在生命的微观世界里,基因的表达调控就像一场精密的交响乐演奏,而基因组的空间组织则是这场演奏的舞台。在哺乳动物细胞中,基因组被分为常染色质(对应 A 区室)和异染色质(对应 B 区室),其中异染色质大多位于核周,与基因沉默密切相关。以往的研究认为,基因与核周的关联通常意味着转录抑制,然而越来越多的证据表明,活跃转录的基因也能定位在核周,可其背后的分子机制却一直扑朔迷离。
MyoD1 基因作为肌细胞生成的关键调控基因,在增殖的成肌细胞中,它虽处于核周位置,却能维持一定水平的表达,这一现象引发了科学家们的浓厚兴趣。为了揭开 MyoD1 基因核周定位的神秘面纱,来自奥地利维也纳生物中心校区马克斯?佩鲁茨实验室(Max Perutz Labs)等机构的研究人员开展了深入研究。他们的研究成果发表在《Nature Communications》上,为我们理解基因的空间调控机制提供了全新的视角。
研究人员运用了多种关键技术方法。首先,他们借助 CRISPR/Cas9 技术构建了成肌细胞报告细胞系,通过在 MyoD1 基因下游插入 LacO 重复序列,并结合表达 LacR - GFP 融合蛋白,实现了对 MyoD1 基因三维核定位的实时监测。其次,染色质免疫沉淀(ChIP)结合下一代测序技术(ChIP - seq),帮助他们分析 WFS1 蛋白与基因组区域的结合情况,确定其在全基因组范围内与活性增强子的关联。此外,3D 成像及图像分析技术,能精确测量基因座到核周的距离,追踪基因定位的变化。
下面来看看具体的研究结果。
- Reporter cell system monitors the nuclear position of the MyoD1 locus:研究人员成功建立了 C2C12 成肌细胞报告细胞系,利用定制的图像采集和分析流程,发现 MyoD1 基因座在成肌细胞分化过程中会从核周向核内迁移,且与 Pax7 基因座相比,在增殖的成肌细胞中 MyoD1 基因座更靠近核周。同时,大部分靠近核周的 MyoD1 基因座位于 H3K9me2 标记的异染色质层内,这表明 MyoD1 基因座的定位与核周异染色质环境可能存在某种联系。

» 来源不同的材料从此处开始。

`src/rtl/mbist_pkg.sv`:
```
package mbist_pkg;

  typedef enum logic [1:0] {
    ST_IDLE  = 2'd0,
    ST_RUN   = 2'd1,
    ST_DRAIN = 2'd2,
    ST_DONE  = 2'd3
  } seq_state_e;

  // Per-element attributes. A two-operation element always reads first and writes second.
  typedef struct packed {
    logic down;      // descending address order
    logic two_ops;   // read followed by write at each address
    logic first_rd;  // first (or only) operation is a read
    logic pol0;      // polarity of the first operation
    logic pol1;      // polarity of the second operation
  } elem_attr_t;

  localparam int unsigned NUM_ELEMS = 6;
  localparam int unsigned ELEM_W    = 3;

  function automatic elem_attr_t elem_attr(input logic [ELEM_W-1:0] e);
    elem_attr_t a;
    case (e)
      3'd0:    a = '{down: 1'b0, two_ops: 1'b0, first_rd: 1'b0, pol0: 1'b0, pol1: 1'b0};
      3'd1:    a = '{down: 1'b0, two_ops: 1'b1, first_rd: 1'b1, pol0: 1'b0, pol1: 1'b1};
      3'd2:    a = '{down: 1'b0, two_ops: 1'b1, first_rd: 1'b1, pol0: 1'b1, pol1: 1'b0};
      3'd3:    a = '{down: 1'b1, two_ops: 1'b1, first_rd: 1'b1, pol0: 1'b0, pol1: 1'b1};
      3'd4:    a = '{down: 1'b1, two_ops: 1'b1, first_rd: 1'b1, pol0: 1'b1, pol1: 1'b0};
      default: a = '{down: 1'b1, two_ops: 1'b0, first_rd: 1'b1, pol0: 1'b0, pol1: 1'b0};
    endcase
    return a;
  endfunction

endpackage

```
`src/rtl/mbist_rst_sync.sv`:
```
module mbist_rst_sync (
  input  logic clk,
  input  logic rst_n,
  output logic rst_n_sync
);
  logic [1:0] sync_q;

  always_ff @(posedge clk or negedge rst_n) begin
    if (!rst_n) sync_q <= 2'b00;
    else        sync_q <= {sync_q[0], 1'b1};
  end

  assign rst_n_sync = sync_q[1];
endmodule

```
`src/rtl/mbist_datagen.sv`:
```
module mbist_datagen #(
  parameter int unsigned DW = 16
) (
  input  logic          addr_lsb,
  input  logic          pol,
  output logic [DW-1:0] word
);
  // Checkerboard: alternate by bit column and by address row, flip for polarity 1.
  for (genvar i = 0; i < DW; i++) begin : g_bit
    localparam logic COL_ODD = ((i % 2) == 1);
    assign word[i] = addr_lsb ^ COL_ODD ^ pol;
  end
endmodule

```
`src/rtl/mbist_seq.sv`:
```
module mbist_seq
  import mbist_pkg::*;
#(
  parameter int unsigned AW = 4
) (
  input  logic              clk,
  input  logic              rst_n,
  input  logic              start,
  output logic              launch,
  output logic              issue,
  output logic              is_write,
  output logic              pol,
  output logic [AW-1:0]     addr,
  output logic [ELEM_W-1:0] elem,
  output logic              busy,
  output logic              done
);
  localparam logic [ELEM_W-1:0] LAST_ELEM = ELEM_W'(NUM_ELEMS - 1);
  localparam logic [AW-1:0]     ADDR_MAX  = {AW{1'b1}};

  seq_state_e        state_q, state_d;
  logic [ELEM_W-1:0] elem_q, elem_d;
  logic [AW-1:0]     addr_q, addr_d;
  logic              op_q, op_d;
  elem_attr_t        attr, next_attr;
  logic              at_end;
  logic              idle_like;

  assign attr      = elem_attr(elem_q);
  assign next_attr = elem_attr(elem_q + 1'b1);
  assign at_end    = attr.down ? (addr_q == '0) : (addr_q == ADDR_MAX);
  assign idle_like = (state_q == ST_IDLE) || (state_q == ST_DONE);
  assign launch    = start && idle_like;

  always_comb begin
    state_d = state_q;
    elem_d  = elem_q;
    addr_d  = addr_q;
    op_d    = op_q;
    case (state_q)
      ST_IDLE, ST_DONE: begin
        if (start) begin
          state_d = ST_RUN;
          elem_d  = '0;
          addr_d  = '0;
          op_d    = 1'b0;
        end
      end
      ST_RUN: begin
        if (attr.two_ops && !op_q) begin
          op_d = 1'b1;
        end else begin
          op_d = 1'b0;
          if (at_end) begin
            if (elem_q == LAST_ELEM) begin
              state_d = ST_DRAIN;
            end else begin
              elem_d = elem_q + 1'b1;
              addr_d = next_attr.down ? ADDR_MAX : '0;
            end
          end else begin
            addr_d = attr.down ? (addr_q - 1'b1) : (addr_q + 1'b1);
          end
        end
      end
      ST_DRAIN: state_d = ST_DONE;
      default:  state_d = ST_IDLE;
    endcase
  end

  always_ff @(posedge clk or negedge rst_n) begin
    if (!rst_n) begin
      state_q <= ST_IDLE;
      elem_q  <= '0;
      addr_q  <= '0;
      op_q    <= 1'b0;
    end else begin
      state_q <= state_d;
      elem_q  <= elem_d;
      addr_q  <= addr_d;
      op_q    <= op_d;
    end
  end

  assign issue    = (state_q == ST_RUN);
  assign is_write = op_q ? 1'b1 : !attr.first_rd;
  assign pol      = op_q ? attr.pol1 : attr.pol0;
  assign addr     = addr_q;
  assign elem     = elem_q;
  assign busy     = (state_q == ST_RUN) || (state_q == ST_DRAIN);
  assign done     = (state_q == ST_DONE);

  // an accepted start makes the engine busy next cycle
  a_r2_launch_busy: assert property (@(posedge clk) disable iff (!rst_n)
    launch |=> busy);
  // element index never leaves the six-element range during a run
  a_r3_elem_range: assert property (@(posedge clk) disable iff (!rst_n)
    busy |-> (elem_q <= LAST_ELEM));
  // the write of a read/write pair targets the address just read
  a_r5_pair_same_addr: assert property (@(posedge clk) disable iff (!rst_n)
    (issue && op_q) |-> (addr_q == $past(addr_q)));
  // no RAM activity once finished
  a_r9_done_quiet: assert property (@(posedge clk) disable iff (!rst_n)
    done |-> !issue);
endmodule

```
`src/rtl/mbist_cmp.sv`:
```
module mbist_cmp
  import mbist_pkg::*;
#(
  parameter int unsigned AW = 4,
  parameter int unsigned DW = 16
) (
  input  logic              clk,
  input  logic              rst_n,
  input  logic              clear,
  input  logic              rd_issue,
  input  logic [AW-1:0]     rd_addr,
  input  logic [ELEM_W-1:0] rd_elem,
  input  logic [DW-1:0]     rd_exp,
  input  logic [DW-1:0]     rdata,
  output logic              rd_check,
  output logic              fail_live,
  output logic [AW-1:0]     fail_addr,
  output logic [ELEM_W-1:0] fail_elem,
  output logic              sticky
);
  logic              pend_q;
  logic [AW-1:0]     addr_q;
  logic [ELEM_W-1:0] elem_q;
  logic [DW-1:0]     exp_q;
  logic              sticky_q, sticky_d;
  logic [DW-1:0]     bit_miss;

  // Pending-read strobe, aligned to the one-cycle RAM read latency
  always_ff @(posedge clk or negedge rst_n) begin
    if (!rst_n) pend_q <= 1'b0;
    else        pend_q <= rd_issue;
  end

  // Captured context of the read in flight, loaded only when a read is issued
  always_ff @(posedge clk or negedge rst_n) begin
    if (!rst_n) begin
      addr_q <= '0;
      elem_q <= '0;
      exp_q  <= '0;
    end else if (rd_issue) begin
      addr_q <= rd_addr;
      elem_q <= rd_elem;
      exp_q  <= rd_exp;
    end
  end

  assign bit_miss  = rdata ^ exp_q;
  assign fail_live = pend_q && (|bit_miss);

  always_comb begin
    sticky_d = sticky_q;
    if (clear)          sticky_d = 1'b0;
    else if (fail_live) sticky_d = 1'b1;
  end

  always_ff @(posedge clk or negedge rst_n) begin
    if (!rst_n) sticky_q <= 1'b0;
    else        sticky_q <= sticky_d;
  end

  assign rd_check  = pend_q;
  assign fail_addr = addr_q;
  assign fail_elem = elem_q;
  assign sticky    = sticky_q;

  // a compare cycle always follows a read issue
  a_r6_check_after_read: assert property (@(posedge clk) disable iff (!rst_n)
    rd_check |-> $past(rd_issue));
  // a live failure is recorded in the sticky flag
  a_r7_fail_sets_sticky: assert property (@(posedge clk) disable iff (!rst_n)
    (fail_live && !clear) |=> sticky);
  // the sticky flag holds until an accepted start
  a_r8_sticky_hold: assert property (@(posedge clk) disable iff (!rst_n)
    (sticky && !clear) |=> sticky);
  // an accepted start clears the sticky flag
  a_r8_sticky_clear: assert property (@(posedge clk) disable iff (!rst_n)
    clear |=> !sticky);
endmodule

```
`src/rtl/mbist_marchc.sv`:
```
module mbist_marchc
  import mbist_pkg::*;
#(
  parameter int unsigned AW = 4,
  parameter int unsigned DW = 16
) (
  input  logic              clk,
  input  logic              rst_n,
  input  logic              start,
  output logic              ram_en,
  output logic              ram_we,
  output logic [AW-1:0]     ram_addr,
  output logic [DW-1:0]     ram_wdata,
  input  logic [DW-1:0]     ram_rdata,
  output logic              busy,
  output logic              done,
  output logic              rd_check,
  output logic              fail_live,
  output logic [AW-1:0]     fail_addr,
  output logic [ELEM_W-1:0] fail_elem,
  output logic              sticky_fail
);
  logic              rst_n_s;
  logic              launch;
  logic              issue;
  logic              is_write;
  logic              pol;
  logic [AW-1:0]     addr;
  logic [ELEM_W-1:0] elem;
  logic [DW-1:0]     pattern;

  mbist_rst_sync u_rst (
    .clk        (clk),
    .rst_n      (rst_n),
    .rst_n_sync (rst_n_s)
  );

  mbist_seq #(.AW(AW)) u_seq (
    .clk      (clk),
    .rst_n    (rst_n_s),
    .start    (start),
    .launch   (launch),
    .issue    (issue),
    .is_write (is_write),
    .pol      (pol),
    .addr     (addr),
    .elem     (elem),
    .busy     (busy),
    .done     (done)
  );

  mbist_datagen #(.DW(DW)) u_gen (
    .addr_lsb (addr[0]),
    .pol      (pol),
    .word     (pattern)
  );

  mbist_cmp #(.AW(AW), .DW(DW)) u_cmp (
    .clk       (clk),
    .rst_n     (rst_n_s),
    .clear     (launch),
    .rd_issue  (issue && !is_write),
    .rd_addr   (addr),
    .rd_elem   (elem),
    .rd_exp    (pattern),
    .rdata     (ram_rdata),
    .rd_check  (rd_check),
    .fail_live (fail_live),
    .fail_addr (fail_addr),
    .fail_elem (fail_elem),
    .sticky    (sticky_fail)
  );

  assign ram_en    = issue;
  assign ram_we    = issue && is_write;
  assign ram_addr  = addr;
  assign ram_wdata = pattern;

  // nothing is active while the synchronised reset is low
  always_comb begin
    if (!rst_n_s) begin
      a_r1_reset_quiet: assert (!ram_en && !busy && !done && !sticky_fail);
    end
  end
endmodule

```
===== src/rtl/pwr_mode_pkg.sv =====
`timescale 1ns/1ps
package pwr_mode_pkg;

  localparam int MODE_W     = 3;
  localparam int BIT_DOZE   = 0;
  localparam int BIT_SLOW   = 1;
  localparam int BIT_NORMAL = 2;

  typedef enum logic [2:0] {
    ST_SLEEP      = 3'd0,
    ST_DOZE       = 3'd1,
    ST_SLOW       = 3'd2,
    ST_NORMAL     = 3'd3,
    ST_XTAL_UP    = 3'd4,
    ST_PLL_UP     = 3'd5,
    ST_LEAVE_PLL  = 3'd6,
    ST_LEAVE_XTAL = 3'd7
  } pwrState_t;

  typedef enum logic [1:0] {
    CK_OFF    = 2'd0,
    CK_LOWOSC = 2'd1,
    CK_XTAL   = 2'd2,
    CK_PLL    = 2'd3
  } clkSrc_t;

  // strobes from the sequencer to the datapath
  typedef struct packed {
    logic              cntRun;
    logic              errSet;
    logic              bitsForce;
    logic [MODE_W-1:0] bitsVal;
    logic              selLoad;
    clkSrc_t           selSys;
    clkSrc_t           selCtl;
  } ctlStrobe_t;

  function automatic logic isSteady(pwrState_t s);
    return (s == ST_SLEEP) || (s == ST_DOZE) || (s == ST_SLOW) || (s == ST_NORMAL);
  endfunction

endpackage


===== src/rtl/pwr_mode_ctrl.sv =====
`timescale 1ns/1ps
module pwr_mode_ctrl
  import pwr_mode_pkg::*;
(
  input  logic              clk,
  input  logic              rstN,
  input  logic [MODE_W-1:0] modeBits,
  input  logic              intReq,
  input  logic              fastIntReq,
  input  logic              cpuWfi,
  input  logic              xtalReady,
  input  logic              pllReady,
  input  logic              timedOut,
  output pwrState_t         state,
  output ctlStrobe_t        stb,
  output logic              xtalEn,
  output logic              pllEn
);

  pwrState_t nextState;
  logic      wake;
  logic      tmoTaken;
  logic      wantFast;

  assign wake     = intReq || fastIntReq;
  assign wantFast = modeBits[BIT_SLOW] || modeBits[BIT_NORMAL];

  always_comb begin
    nextState = state;
    tmoTaken  = 1'b0;
    case (state)
      ST_SLEEP: if (wake) nextState = ST_DOZE;
      ST_DOZE: begin
        if (wantFast) nextState = ST_XTAL_UP;
        else if (modeBits == '0 && cpuWfi) nextState = ST_SLEEP;
      end
      ST_XTAL_UP: begin
        if (xtalReady) nextState = ST_SLOW;
        else if (timedOut) begin
          nextState = ST_DOZE;
          tmoTaken  = 1'b1;
        end
      end
      ST_SLOW: begin
        if (modeBits[BIT_NORMAL]) nextState = ST_PLL_UP;
        else if (!modeBits[BIT_SLOW]) nextState = ST_LEAVE_XTAL;
      end
      ST_PLL_UP: begin
        if (pllReady) nextState = ST_NORMAL;
        else if (timedOut) begin
          nextState = ST_SLOW;
          tmoTaken  = 1'b1;
        end
      end
      ST_NORMAL:     if (!modeBits[BIT_NORMAL]) nextState = ST_LEAVE_PLL;
      ST_LEAVE_PLL:  nextState = modeBits[BIT_SLOW] ? ST_SLOW : ST_DOZE;
      ST_LEAVE_XTAL: nextState = ST_DOZE;
      default:       nextState = ST_DOZE;
    endcase
  end

  always_comb begin
    stb           = '0;
    stb.cntRun    = (state == ST_XTAL_UP) || (state == ST_PLL_UP);
    stb.errSet    = tmoTaken;
    stb.selLoad   = (nextState != state) && isSteady(nextState);
    stb.selSys    = CK_LOWOSC;
    stb.selCtl    = CK_LOWOSC;
    case (nextState)
      ST_SLEEP:  stb.selSys = CK_OFF;
      ST_SLOW:   begin stb.selSys = CK_XTAL; stb.selCtl = CK_XTAL; end
      ST_NORMAL: begin stb.selSys = CK_PLL;  stb.selCtl = CK_PLL;  end
      default:   ;
    endcase
    if (state == ST_SLEEP && wake) begin
      stb.bitsForce = 1'b1;
      stb.bitsVal   = MODE_W'(1) << BIT_DOZE;
    end else if (tmoTaken) begin
      stb.bitsForce = 1'b1;
      stb.bitsVal   = (state == ST_PLL_UP) ? (MODE_W'(1) << BIT_SLOW)
                                           : (MODE_W'(1) << BIT_DOZE);
    end
  end

  always_ff @(posedge clk) begin
    if (!rstN) begin
      state  <= ST_DOZE;
      xtalEn <= 1'b0;
      pllEn  <= 1'b0;
    end else begin
      state  <= nextState;
      xtalEn <= (nextState != ST_SLEEP) && (nextState != ST_DOZE);
      pllEn  <= (nextState == ST_PLL_UP) || (nextState == ST_NORMAL) ||
                (nextState == ST_LEAVE_PLL);
    end
  end

  AST_WAKE_TO_DOZE: assert property (@(posedge clk) disable iff (!rstN)
    (state == ST_SLEEP && wake) |=> (state == ST_DOZE && modeBits == 3'b001));
  AST_SLEEP_NEEDS_WFI: assert property (@(posedge clk) disable iff (!rstN)
    (state == ST_DOZE && !(cpuWfi && modeBits == '0)) |=> (state != ST_SLEEP));
  AST_NORMAL_ENABLES: assert property (@(posedge clk) disable iff (!rstN)
    (state == ST_NORMAL) |-> (pllEn && xtalEn));
  AST_LEAVE_XTAL_LANDS: assert property (@(posedge clk) disable iff (!rstN)
    (state == ST_LEAVE_XTAL) |=> (state == ST_DOZE));

endmodule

- Heterochromatin reorganization does not affect MyoD1 localization:为了探究异染色质环境对 MyoD1 基因定位的影响,研究人员敲除了参与异染色质锚定到核周的候选基因,如 lamin A/C、emerin、LAP2β 和 LBR 等。结果发现,这些基因的敲除并没有显著改变 MyoD1 基因座的径向位置,即使在 lamin A/C 和 LBR 双敲除导致异染色质重新组织和 LADs 从核周脱离的情况下,MyoD1 基因座仍维持在核周。这说明 MyoD1 基因的核周定位并不依赖于核周异染色质的锚定机制,暗示存在其他未知的调控机制。
- Identification of nuclear envelope anchors for MyoD1:研究人员通过 CRISPR/Cas9 系统敲除多个核内膜候选蛋白,发现 Tmem38a 和 WFS1 的敲除会导致 MyoD1 基因座显著向核内重新定位,表明这两种蛋白可独立将 MyoD1 基因座锚定在核周。进一步研究发现,WFS1 在增殖的成肌细胞中主要定位于内质网(ER),部分也存在于内核膜,且其 N 端面向细胞质,C 端位于 ER 腔。
- ER membrane protein WFS1 localizes in the inner nuclear membrane:通过免疫荧光分析和免疫沉淀实验,研究人员证实 WFS1 在成肌细胞中有表达,且在 Tmem38a 敲除细胞中其表达和定位不受影响。高分辨率显微镜观察显示,WFS1 与内核膜蛋白 LAP2β 的信号在核膜处重合,表明 WFS1 部分位于内核膜,可能通过其核质 N 端与染色质或基因组位点相互作用。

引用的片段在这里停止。